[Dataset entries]
◇ ◇ ◇ ◇

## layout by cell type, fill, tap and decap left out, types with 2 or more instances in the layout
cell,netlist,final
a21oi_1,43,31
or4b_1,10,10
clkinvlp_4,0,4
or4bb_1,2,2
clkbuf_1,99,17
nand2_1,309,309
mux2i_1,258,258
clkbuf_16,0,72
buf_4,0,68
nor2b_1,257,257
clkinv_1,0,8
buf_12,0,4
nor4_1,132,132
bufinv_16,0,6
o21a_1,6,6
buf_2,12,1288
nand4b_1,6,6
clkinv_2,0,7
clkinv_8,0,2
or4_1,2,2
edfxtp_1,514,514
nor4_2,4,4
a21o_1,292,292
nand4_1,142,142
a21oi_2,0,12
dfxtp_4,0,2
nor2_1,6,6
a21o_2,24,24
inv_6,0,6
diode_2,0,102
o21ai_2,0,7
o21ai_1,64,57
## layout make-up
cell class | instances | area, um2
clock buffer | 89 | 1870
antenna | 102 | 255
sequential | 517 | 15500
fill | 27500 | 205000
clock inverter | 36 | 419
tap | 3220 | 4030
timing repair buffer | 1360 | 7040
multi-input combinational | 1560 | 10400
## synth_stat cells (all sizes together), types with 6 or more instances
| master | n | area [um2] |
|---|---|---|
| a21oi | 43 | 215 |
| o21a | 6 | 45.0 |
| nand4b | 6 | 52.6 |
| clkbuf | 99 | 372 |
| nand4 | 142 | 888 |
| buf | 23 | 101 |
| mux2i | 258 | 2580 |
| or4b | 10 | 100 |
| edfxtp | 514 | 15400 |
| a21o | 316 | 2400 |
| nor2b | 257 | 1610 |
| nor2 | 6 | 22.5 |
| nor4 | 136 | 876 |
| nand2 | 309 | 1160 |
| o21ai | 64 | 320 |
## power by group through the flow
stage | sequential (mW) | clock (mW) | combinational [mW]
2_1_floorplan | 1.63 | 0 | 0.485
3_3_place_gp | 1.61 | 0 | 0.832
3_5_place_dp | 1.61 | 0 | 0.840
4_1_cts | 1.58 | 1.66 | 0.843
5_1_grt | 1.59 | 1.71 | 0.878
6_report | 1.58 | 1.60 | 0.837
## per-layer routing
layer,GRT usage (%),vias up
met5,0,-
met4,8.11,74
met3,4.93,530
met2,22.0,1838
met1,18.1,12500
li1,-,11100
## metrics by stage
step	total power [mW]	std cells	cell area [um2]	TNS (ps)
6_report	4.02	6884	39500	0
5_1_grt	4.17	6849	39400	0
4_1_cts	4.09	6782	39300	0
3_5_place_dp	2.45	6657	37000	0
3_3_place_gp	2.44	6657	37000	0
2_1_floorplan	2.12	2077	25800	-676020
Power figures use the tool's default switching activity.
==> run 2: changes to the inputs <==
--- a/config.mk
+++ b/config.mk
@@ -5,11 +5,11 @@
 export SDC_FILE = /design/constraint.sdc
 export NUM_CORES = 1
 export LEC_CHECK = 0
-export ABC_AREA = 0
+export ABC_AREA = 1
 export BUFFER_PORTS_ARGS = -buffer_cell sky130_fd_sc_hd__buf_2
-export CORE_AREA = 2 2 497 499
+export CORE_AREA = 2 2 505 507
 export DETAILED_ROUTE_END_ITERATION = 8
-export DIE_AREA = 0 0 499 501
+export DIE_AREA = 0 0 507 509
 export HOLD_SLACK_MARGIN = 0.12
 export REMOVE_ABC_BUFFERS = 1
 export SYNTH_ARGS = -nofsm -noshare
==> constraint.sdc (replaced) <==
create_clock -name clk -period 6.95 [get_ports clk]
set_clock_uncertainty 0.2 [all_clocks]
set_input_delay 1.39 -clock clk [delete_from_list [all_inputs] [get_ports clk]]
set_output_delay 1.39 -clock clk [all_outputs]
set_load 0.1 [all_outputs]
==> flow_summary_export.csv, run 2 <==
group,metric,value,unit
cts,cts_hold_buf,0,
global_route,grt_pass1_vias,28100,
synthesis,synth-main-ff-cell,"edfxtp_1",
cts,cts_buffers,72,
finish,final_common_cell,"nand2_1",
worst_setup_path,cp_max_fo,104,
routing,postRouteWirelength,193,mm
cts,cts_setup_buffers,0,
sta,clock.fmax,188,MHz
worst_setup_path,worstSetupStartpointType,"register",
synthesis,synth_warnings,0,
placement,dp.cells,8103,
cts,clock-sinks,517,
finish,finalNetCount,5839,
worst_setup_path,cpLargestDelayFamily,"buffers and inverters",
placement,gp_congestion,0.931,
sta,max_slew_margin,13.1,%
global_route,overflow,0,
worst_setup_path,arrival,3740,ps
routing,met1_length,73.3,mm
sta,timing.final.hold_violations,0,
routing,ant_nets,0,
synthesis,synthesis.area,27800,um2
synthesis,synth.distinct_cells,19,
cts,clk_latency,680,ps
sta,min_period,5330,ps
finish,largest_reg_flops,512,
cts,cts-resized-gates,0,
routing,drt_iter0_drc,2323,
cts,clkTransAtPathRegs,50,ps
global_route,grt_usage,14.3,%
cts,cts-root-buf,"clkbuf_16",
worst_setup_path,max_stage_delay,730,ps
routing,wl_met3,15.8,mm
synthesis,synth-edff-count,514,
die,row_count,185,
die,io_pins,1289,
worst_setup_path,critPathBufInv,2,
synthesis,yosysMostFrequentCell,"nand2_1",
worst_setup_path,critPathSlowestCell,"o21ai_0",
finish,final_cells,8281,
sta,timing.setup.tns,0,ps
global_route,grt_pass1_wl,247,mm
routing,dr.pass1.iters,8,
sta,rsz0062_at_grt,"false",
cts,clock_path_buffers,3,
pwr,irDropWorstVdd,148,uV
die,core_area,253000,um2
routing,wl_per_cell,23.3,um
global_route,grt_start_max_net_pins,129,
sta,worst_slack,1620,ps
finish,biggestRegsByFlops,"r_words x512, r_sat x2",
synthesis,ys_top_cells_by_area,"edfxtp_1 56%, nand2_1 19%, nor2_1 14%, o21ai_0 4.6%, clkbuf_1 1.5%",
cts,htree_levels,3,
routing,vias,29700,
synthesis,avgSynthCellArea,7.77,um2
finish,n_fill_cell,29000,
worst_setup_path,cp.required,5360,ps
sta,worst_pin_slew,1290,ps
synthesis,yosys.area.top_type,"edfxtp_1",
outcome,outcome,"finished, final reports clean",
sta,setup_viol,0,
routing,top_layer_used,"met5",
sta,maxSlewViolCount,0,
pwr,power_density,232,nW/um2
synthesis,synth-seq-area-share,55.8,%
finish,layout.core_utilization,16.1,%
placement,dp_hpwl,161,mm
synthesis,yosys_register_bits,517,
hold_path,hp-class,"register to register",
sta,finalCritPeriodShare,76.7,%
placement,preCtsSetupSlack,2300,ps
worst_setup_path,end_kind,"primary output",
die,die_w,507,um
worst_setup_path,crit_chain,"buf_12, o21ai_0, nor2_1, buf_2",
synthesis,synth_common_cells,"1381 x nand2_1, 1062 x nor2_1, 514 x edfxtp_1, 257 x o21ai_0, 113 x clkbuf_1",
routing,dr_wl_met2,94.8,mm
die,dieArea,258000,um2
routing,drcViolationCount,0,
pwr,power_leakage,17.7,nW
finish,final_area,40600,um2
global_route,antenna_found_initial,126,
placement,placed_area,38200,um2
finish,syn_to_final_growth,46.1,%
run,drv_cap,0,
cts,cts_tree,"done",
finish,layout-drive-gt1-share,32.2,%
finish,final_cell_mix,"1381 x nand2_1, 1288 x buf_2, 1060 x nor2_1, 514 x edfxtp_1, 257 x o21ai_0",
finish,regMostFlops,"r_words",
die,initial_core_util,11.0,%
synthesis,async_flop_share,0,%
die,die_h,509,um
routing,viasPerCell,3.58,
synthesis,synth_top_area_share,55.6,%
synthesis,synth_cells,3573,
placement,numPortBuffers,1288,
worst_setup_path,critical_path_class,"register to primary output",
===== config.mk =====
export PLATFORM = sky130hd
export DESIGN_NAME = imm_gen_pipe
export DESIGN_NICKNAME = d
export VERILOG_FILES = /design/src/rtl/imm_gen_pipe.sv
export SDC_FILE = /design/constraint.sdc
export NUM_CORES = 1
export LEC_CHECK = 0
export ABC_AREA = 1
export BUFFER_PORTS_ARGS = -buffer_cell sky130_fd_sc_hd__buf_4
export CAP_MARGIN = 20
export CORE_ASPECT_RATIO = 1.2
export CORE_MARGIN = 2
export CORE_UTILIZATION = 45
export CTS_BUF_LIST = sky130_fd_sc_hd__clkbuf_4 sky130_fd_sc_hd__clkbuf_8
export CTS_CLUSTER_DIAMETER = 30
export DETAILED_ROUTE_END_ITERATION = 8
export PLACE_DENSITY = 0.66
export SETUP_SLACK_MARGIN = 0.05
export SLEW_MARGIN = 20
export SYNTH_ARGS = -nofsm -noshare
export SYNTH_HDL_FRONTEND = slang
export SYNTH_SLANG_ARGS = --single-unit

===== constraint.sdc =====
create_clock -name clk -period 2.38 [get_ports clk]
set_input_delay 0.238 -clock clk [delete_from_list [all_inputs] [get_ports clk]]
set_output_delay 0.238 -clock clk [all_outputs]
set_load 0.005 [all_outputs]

◇ ◇ ◇ ◇

Lines containing the string "sequential" are the ones to copy from the entries above.

• _Expected answer_
sequential | 517 | 15500
stage | sequential (mW) | clock (mW) | combinational [mW]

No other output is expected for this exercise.